• **DIRECTIONS FOR THIS TASK**: Scan the records below for the line containing "Inverter: 16 / 60.1" and the line containing "(Power assumes the". Copy both, plus every line between, exactly.

DATA FOR THE TASK Start Marker

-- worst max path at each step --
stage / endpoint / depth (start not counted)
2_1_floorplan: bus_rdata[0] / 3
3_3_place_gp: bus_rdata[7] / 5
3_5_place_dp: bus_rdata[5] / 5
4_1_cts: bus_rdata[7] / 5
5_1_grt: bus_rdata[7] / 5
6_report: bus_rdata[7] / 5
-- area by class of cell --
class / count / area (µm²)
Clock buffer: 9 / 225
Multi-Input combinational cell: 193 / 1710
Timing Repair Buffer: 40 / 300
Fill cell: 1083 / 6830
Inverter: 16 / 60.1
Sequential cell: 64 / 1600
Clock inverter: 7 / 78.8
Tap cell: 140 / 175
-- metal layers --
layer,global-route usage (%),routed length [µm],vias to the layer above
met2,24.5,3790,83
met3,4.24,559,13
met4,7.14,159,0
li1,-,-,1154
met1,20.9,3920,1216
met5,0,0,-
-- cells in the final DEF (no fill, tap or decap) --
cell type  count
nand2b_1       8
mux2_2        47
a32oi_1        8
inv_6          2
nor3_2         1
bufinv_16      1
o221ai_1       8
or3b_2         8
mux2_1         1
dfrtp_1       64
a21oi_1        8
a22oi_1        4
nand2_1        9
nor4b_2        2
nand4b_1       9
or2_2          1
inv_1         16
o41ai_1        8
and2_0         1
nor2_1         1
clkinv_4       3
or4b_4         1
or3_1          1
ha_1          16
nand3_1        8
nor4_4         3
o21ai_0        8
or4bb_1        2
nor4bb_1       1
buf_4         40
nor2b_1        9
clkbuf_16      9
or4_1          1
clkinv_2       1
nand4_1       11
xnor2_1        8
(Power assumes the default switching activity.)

DATA FOR THE TASK End Marker
DATA FOR THE TASK Start Marker

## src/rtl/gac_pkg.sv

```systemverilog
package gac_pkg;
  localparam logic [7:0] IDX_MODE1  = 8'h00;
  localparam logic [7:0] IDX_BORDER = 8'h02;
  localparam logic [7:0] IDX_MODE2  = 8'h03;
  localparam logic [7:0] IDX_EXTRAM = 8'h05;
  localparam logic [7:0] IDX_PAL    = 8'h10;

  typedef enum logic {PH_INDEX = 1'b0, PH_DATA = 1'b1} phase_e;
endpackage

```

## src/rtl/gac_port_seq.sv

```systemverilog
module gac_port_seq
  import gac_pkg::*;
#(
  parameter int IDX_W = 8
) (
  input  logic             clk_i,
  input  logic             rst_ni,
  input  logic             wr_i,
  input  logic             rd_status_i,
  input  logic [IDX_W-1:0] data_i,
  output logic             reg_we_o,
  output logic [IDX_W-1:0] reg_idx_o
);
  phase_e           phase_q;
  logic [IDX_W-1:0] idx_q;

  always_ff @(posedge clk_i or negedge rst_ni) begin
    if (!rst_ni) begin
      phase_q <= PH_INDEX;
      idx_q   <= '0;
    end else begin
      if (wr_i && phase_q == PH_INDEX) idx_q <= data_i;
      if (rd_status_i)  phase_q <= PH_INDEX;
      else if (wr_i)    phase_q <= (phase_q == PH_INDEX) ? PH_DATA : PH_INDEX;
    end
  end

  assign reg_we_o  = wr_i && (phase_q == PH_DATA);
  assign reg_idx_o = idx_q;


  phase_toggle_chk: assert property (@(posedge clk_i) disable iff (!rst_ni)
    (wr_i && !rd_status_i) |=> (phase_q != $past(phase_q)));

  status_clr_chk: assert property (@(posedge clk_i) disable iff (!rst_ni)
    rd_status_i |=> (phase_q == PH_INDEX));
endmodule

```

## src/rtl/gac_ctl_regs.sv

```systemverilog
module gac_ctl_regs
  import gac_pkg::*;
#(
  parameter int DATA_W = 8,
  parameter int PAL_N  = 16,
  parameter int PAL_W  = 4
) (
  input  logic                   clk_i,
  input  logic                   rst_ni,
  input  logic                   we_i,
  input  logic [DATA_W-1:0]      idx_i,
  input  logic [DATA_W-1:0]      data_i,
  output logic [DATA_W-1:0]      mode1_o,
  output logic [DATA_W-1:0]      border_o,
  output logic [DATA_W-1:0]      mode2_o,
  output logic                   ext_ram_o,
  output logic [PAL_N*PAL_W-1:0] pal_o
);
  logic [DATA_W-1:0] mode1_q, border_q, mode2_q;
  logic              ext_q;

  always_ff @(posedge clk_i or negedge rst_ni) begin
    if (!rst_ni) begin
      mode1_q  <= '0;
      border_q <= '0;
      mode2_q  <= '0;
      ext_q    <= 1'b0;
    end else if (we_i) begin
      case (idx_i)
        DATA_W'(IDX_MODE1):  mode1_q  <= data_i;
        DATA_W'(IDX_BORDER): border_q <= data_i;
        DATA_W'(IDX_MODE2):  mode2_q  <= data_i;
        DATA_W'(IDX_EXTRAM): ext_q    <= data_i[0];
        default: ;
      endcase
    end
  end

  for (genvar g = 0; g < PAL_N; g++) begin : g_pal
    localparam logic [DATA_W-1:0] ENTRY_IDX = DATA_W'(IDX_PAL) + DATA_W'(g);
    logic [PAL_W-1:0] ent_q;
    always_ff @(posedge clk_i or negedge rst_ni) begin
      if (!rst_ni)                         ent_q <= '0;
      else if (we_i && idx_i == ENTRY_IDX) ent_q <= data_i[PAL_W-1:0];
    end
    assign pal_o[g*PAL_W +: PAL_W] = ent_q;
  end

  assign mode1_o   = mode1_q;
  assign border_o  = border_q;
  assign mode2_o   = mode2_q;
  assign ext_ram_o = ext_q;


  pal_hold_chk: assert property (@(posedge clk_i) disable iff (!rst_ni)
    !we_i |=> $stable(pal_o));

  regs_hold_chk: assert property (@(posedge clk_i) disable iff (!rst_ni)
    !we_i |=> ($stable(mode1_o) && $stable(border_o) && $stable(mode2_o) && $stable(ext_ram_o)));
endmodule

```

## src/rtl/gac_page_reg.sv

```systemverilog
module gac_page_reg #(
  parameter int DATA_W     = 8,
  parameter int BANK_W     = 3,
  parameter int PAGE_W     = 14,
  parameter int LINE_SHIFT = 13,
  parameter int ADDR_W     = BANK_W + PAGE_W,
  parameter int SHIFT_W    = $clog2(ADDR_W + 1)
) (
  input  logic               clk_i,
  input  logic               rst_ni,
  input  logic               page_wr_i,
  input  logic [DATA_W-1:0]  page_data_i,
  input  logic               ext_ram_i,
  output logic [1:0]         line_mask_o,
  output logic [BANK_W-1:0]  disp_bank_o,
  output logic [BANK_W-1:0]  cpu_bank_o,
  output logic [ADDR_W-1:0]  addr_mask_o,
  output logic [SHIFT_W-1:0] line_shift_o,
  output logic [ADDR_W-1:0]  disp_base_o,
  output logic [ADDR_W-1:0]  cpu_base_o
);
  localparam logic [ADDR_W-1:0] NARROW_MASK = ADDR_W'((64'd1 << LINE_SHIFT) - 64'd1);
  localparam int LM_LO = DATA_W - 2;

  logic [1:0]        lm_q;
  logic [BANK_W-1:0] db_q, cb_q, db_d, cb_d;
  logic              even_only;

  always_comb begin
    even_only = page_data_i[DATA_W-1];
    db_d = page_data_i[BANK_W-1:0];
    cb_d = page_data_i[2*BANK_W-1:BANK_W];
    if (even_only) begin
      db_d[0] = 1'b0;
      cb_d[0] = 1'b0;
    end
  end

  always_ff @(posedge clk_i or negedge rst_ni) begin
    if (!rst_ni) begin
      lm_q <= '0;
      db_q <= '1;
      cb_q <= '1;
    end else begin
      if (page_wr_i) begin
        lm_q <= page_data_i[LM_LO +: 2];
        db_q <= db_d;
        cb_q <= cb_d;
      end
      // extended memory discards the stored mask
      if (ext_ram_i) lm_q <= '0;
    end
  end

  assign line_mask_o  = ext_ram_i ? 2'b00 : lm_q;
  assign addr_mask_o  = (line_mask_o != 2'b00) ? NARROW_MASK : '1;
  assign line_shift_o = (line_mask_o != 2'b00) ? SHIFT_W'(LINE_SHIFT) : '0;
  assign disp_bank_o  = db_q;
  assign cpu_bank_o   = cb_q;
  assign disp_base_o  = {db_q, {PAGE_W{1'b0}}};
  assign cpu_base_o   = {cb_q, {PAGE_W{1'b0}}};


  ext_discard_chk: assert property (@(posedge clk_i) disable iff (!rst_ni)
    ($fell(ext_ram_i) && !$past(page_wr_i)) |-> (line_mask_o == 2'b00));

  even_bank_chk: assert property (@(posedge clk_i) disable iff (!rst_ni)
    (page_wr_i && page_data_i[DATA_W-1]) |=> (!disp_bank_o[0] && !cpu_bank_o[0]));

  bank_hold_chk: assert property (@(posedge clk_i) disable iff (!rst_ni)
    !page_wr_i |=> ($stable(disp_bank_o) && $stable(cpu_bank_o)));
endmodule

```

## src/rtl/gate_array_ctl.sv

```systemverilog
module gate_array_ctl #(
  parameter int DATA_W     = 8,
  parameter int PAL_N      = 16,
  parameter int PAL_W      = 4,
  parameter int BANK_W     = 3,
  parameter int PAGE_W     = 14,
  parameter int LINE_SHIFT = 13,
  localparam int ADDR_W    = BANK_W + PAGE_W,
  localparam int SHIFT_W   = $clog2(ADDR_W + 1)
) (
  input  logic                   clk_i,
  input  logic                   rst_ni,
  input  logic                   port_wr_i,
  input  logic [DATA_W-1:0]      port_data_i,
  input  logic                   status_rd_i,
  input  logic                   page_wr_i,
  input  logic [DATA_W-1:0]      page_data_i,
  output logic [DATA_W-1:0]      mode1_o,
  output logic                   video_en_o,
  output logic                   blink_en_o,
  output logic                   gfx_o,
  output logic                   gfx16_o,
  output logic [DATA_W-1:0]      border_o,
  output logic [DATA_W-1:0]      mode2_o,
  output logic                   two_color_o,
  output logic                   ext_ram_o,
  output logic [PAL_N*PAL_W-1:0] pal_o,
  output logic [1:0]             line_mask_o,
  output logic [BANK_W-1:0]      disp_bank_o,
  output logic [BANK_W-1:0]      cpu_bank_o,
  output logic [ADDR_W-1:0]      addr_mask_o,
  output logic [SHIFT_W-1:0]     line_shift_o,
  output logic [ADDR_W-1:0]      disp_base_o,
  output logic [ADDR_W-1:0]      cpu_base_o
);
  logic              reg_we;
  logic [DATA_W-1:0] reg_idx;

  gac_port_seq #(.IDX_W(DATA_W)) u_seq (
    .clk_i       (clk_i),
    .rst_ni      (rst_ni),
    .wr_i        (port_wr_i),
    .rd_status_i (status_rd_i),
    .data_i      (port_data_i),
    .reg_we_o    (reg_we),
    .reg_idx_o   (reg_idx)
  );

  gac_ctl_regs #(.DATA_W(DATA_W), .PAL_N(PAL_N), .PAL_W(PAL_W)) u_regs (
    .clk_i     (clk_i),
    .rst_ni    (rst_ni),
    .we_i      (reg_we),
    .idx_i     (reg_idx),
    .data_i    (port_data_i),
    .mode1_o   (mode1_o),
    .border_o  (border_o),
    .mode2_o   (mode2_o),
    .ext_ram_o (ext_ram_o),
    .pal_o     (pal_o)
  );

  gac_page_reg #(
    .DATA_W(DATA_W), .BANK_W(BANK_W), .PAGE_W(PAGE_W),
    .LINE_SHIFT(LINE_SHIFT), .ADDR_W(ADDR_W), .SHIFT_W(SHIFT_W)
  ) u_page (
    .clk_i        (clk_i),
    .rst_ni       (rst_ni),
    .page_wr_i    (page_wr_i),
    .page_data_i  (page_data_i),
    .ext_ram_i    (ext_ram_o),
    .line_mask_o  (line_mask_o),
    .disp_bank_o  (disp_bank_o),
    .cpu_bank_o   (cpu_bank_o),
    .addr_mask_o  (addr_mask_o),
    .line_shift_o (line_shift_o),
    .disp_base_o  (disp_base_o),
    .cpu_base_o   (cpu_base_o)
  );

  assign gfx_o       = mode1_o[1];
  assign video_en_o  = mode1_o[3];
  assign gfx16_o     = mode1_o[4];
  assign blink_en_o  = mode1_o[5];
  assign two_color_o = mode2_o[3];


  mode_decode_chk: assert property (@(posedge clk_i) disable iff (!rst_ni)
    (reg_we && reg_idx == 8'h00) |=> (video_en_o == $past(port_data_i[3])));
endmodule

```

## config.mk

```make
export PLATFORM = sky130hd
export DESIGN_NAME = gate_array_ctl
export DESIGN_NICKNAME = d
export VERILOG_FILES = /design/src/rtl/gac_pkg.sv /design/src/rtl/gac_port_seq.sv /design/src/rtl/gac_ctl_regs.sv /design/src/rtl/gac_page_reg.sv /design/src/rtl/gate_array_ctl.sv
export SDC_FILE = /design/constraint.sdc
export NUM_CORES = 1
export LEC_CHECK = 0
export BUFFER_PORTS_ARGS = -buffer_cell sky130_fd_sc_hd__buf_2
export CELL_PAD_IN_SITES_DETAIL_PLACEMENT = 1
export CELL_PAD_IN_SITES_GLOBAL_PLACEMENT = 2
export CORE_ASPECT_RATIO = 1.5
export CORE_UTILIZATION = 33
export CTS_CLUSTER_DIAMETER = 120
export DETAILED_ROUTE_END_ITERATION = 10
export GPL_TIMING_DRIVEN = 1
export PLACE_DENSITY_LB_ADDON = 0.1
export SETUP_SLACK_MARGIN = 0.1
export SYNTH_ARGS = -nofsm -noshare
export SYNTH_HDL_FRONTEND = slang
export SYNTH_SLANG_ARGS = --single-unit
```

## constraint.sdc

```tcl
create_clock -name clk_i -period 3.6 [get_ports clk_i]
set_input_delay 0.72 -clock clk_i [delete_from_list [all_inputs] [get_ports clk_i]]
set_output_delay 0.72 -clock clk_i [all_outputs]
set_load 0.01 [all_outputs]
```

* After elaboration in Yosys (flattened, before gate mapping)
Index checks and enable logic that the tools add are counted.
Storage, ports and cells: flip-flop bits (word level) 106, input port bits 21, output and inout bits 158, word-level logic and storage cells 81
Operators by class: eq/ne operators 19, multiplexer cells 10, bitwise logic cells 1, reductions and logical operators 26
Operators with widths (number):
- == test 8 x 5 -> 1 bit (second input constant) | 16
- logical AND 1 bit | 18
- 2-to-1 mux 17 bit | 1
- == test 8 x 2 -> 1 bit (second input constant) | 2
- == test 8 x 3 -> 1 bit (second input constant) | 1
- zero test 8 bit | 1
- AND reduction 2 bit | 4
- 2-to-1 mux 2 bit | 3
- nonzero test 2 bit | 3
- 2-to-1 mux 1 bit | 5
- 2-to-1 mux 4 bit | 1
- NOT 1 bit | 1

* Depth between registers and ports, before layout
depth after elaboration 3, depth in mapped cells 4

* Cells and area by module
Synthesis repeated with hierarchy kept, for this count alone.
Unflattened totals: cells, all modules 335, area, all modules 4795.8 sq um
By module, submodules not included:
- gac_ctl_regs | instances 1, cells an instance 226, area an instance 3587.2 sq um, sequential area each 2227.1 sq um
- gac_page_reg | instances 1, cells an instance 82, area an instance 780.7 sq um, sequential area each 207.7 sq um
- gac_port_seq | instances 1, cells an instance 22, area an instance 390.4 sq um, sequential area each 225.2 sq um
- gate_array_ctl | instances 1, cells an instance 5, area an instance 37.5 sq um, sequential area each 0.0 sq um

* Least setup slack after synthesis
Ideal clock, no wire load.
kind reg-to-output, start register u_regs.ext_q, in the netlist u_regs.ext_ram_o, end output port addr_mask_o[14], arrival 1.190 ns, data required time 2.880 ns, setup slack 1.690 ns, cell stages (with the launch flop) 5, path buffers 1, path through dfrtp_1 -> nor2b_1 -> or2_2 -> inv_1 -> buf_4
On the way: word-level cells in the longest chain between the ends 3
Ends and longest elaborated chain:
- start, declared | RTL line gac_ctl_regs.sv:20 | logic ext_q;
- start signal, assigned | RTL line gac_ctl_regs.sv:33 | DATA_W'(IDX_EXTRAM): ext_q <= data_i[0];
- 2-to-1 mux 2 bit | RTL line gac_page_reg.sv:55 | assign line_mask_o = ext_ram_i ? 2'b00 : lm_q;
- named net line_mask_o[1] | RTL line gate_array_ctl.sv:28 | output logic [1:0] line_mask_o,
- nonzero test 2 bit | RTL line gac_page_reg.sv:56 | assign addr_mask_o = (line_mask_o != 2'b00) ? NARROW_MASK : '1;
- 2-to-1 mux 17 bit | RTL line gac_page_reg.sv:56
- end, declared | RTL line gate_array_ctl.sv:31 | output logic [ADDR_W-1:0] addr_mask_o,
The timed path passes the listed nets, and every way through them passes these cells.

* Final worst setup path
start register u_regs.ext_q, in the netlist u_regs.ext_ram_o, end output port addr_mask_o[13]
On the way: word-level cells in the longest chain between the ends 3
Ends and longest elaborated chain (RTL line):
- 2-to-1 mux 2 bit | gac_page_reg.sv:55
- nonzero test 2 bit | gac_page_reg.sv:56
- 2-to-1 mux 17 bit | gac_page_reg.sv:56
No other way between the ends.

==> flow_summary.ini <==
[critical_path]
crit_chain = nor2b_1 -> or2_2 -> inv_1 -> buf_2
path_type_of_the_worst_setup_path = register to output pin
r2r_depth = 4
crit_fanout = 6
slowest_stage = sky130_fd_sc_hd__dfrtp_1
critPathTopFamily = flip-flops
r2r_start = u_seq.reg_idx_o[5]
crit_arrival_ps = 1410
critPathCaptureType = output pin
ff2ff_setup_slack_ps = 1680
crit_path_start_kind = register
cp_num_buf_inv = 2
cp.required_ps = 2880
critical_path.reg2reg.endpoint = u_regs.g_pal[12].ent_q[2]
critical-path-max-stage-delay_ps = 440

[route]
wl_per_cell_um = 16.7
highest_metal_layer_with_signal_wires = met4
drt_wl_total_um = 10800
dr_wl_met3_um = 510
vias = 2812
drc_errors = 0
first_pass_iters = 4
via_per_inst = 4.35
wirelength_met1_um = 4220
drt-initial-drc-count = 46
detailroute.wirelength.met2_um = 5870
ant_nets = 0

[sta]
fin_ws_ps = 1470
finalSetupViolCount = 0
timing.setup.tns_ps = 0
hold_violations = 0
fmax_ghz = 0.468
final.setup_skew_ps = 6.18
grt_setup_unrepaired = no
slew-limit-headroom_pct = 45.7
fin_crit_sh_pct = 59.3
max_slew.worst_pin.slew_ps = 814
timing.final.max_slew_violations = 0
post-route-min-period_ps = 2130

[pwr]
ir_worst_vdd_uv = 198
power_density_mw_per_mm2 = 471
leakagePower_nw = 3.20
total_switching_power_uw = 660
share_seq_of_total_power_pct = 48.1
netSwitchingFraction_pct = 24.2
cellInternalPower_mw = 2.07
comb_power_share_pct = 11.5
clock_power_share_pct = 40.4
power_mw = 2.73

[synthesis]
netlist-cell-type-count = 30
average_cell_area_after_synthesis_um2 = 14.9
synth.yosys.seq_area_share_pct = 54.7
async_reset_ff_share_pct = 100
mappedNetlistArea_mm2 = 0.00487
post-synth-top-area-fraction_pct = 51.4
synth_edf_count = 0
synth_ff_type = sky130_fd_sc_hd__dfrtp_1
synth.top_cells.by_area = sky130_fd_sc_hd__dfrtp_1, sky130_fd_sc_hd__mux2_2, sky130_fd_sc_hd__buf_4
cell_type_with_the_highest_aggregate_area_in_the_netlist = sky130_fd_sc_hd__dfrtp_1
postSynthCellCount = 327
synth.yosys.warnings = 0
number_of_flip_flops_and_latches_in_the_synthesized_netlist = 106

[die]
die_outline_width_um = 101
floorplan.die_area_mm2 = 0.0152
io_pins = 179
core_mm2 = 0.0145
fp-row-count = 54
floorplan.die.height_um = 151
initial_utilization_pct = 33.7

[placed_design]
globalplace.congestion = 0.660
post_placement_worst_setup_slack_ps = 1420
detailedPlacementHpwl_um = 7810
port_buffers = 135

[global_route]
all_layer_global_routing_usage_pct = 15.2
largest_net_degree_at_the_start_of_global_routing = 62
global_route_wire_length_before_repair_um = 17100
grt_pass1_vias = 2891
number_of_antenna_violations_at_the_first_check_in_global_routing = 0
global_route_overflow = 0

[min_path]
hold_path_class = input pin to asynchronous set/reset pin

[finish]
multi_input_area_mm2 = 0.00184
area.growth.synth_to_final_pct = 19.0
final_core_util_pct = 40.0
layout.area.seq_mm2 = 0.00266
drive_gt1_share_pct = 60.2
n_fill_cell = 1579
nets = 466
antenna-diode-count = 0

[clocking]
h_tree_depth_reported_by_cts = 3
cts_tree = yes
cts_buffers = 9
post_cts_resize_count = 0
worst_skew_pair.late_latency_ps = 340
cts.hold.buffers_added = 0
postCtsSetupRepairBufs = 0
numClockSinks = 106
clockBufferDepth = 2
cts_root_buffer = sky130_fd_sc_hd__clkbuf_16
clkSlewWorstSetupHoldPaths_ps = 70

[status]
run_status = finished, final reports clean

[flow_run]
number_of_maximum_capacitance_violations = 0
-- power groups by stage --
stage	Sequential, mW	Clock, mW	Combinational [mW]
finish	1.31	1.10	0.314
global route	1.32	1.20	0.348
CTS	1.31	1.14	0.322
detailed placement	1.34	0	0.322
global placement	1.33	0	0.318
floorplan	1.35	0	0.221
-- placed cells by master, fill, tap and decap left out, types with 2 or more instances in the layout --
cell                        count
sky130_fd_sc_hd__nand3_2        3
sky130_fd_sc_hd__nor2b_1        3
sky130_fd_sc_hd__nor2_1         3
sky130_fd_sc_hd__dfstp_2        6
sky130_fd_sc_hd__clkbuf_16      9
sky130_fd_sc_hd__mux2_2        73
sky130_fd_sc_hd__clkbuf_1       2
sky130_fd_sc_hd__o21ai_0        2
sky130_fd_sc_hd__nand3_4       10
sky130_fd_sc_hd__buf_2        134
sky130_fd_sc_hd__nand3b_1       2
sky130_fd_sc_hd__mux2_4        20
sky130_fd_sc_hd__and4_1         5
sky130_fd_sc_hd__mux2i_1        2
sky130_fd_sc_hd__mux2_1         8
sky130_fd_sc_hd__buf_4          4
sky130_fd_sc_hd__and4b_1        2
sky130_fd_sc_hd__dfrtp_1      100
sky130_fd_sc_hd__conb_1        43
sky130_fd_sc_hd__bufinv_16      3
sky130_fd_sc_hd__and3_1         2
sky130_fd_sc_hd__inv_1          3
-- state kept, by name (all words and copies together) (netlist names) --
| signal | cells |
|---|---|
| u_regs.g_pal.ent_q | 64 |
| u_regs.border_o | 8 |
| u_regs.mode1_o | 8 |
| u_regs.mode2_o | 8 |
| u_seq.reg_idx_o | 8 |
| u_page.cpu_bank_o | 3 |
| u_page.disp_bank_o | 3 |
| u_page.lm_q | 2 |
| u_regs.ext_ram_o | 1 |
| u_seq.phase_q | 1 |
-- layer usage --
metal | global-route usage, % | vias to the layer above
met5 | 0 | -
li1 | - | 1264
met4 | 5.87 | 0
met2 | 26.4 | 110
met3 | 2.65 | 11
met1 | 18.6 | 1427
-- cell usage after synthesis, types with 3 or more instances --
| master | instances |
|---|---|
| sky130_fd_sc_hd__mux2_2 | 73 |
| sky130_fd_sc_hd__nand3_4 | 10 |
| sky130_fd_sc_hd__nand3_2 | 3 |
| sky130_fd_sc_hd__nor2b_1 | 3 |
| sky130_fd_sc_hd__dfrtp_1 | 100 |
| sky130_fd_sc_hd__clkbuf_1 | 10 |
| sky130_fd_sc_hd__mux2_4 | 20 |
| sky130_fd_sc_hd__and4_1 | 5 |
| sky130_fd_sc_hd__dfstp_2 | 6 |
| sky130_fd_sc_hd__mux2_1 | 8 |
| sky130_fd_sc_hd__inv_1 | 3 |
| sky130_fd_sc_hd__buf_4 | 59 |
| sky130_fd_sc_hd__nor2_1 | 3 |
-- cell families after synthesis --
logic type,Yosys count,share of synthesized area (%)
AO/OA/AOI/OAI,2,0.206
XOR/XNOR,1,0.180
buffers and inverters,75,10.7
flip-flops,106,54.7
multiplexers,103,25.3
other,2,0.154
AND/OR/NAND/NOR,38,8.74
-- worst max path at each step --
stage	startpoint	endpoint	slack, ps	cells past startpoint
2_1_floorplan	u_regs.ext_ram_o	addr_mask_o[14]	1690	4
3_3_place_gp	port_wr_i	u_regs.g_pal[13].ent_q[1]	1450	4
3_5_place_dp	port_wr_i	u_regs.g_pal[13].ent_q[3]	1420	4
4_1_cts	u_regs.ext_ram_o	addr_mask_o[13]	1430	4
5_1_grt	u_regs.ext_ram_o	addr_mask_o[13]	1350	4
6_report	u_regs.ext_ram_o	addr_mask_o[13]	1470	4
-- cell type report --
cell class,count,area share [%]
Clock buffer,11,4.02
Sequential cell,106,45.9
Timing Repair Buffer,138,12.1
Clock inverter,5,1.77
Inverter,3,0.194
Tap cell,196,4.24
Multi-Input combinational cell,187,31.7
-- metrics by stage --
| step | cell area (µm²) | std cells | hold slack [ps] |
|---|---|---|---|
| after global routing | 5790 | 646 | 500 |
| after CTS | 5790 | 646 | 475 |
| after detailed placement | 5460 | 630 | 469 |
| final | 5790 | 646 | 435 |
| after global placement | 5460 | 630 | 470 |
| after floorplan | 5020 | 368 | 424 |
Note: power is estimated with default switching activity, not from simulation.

DATA FOR THE TASK End Marker

• **REPLY**:
Inverter: 16 / 60.1
Sequential cell: 64 / 1600
Clock inverter: 7 / 78.8
Tap cell: 140 / 175
-- metal layers --
layer,global-route usage (%),routed length [µm],vias to the layer above
met2,24.5,3790,83
met3,4.24,559,13
met4,7.14,159,0
li1,-,-,1154
met1,20.9,3920,1216
met5,0,0,-
-- cells in the final DEF (no fill, tap or decap) --
cell type  count
nand2b_1       8
mux2_2        47
a32oi_1        8
inv_6          2
nor3_2         1
bufinv_16      1
o221ai_1       8
or3b_2         8
mux2_1         1
dfrtp_1       64
a21oi_1        8
a22oi_1        4
nand2_1        9
nor4b_2        2
nand4b_1       9
or2_2          1
inv_1         16
o41ai_1        8
and2_0         1
nor2_1         1
clkinv_4       3
or4b_4         1
or3_1          1
ha_1          16
nand3_1        8
nor4_4         3
o21ai_0        8
or4bb_1        2
nor4bb_1       1
buf_4         40
nor2b_1        9
clkbuf_16      9
or4_1          1
clkinv_2       1
nand4_1       11
xnor2_1        8
(Power assumes the default switching activity.)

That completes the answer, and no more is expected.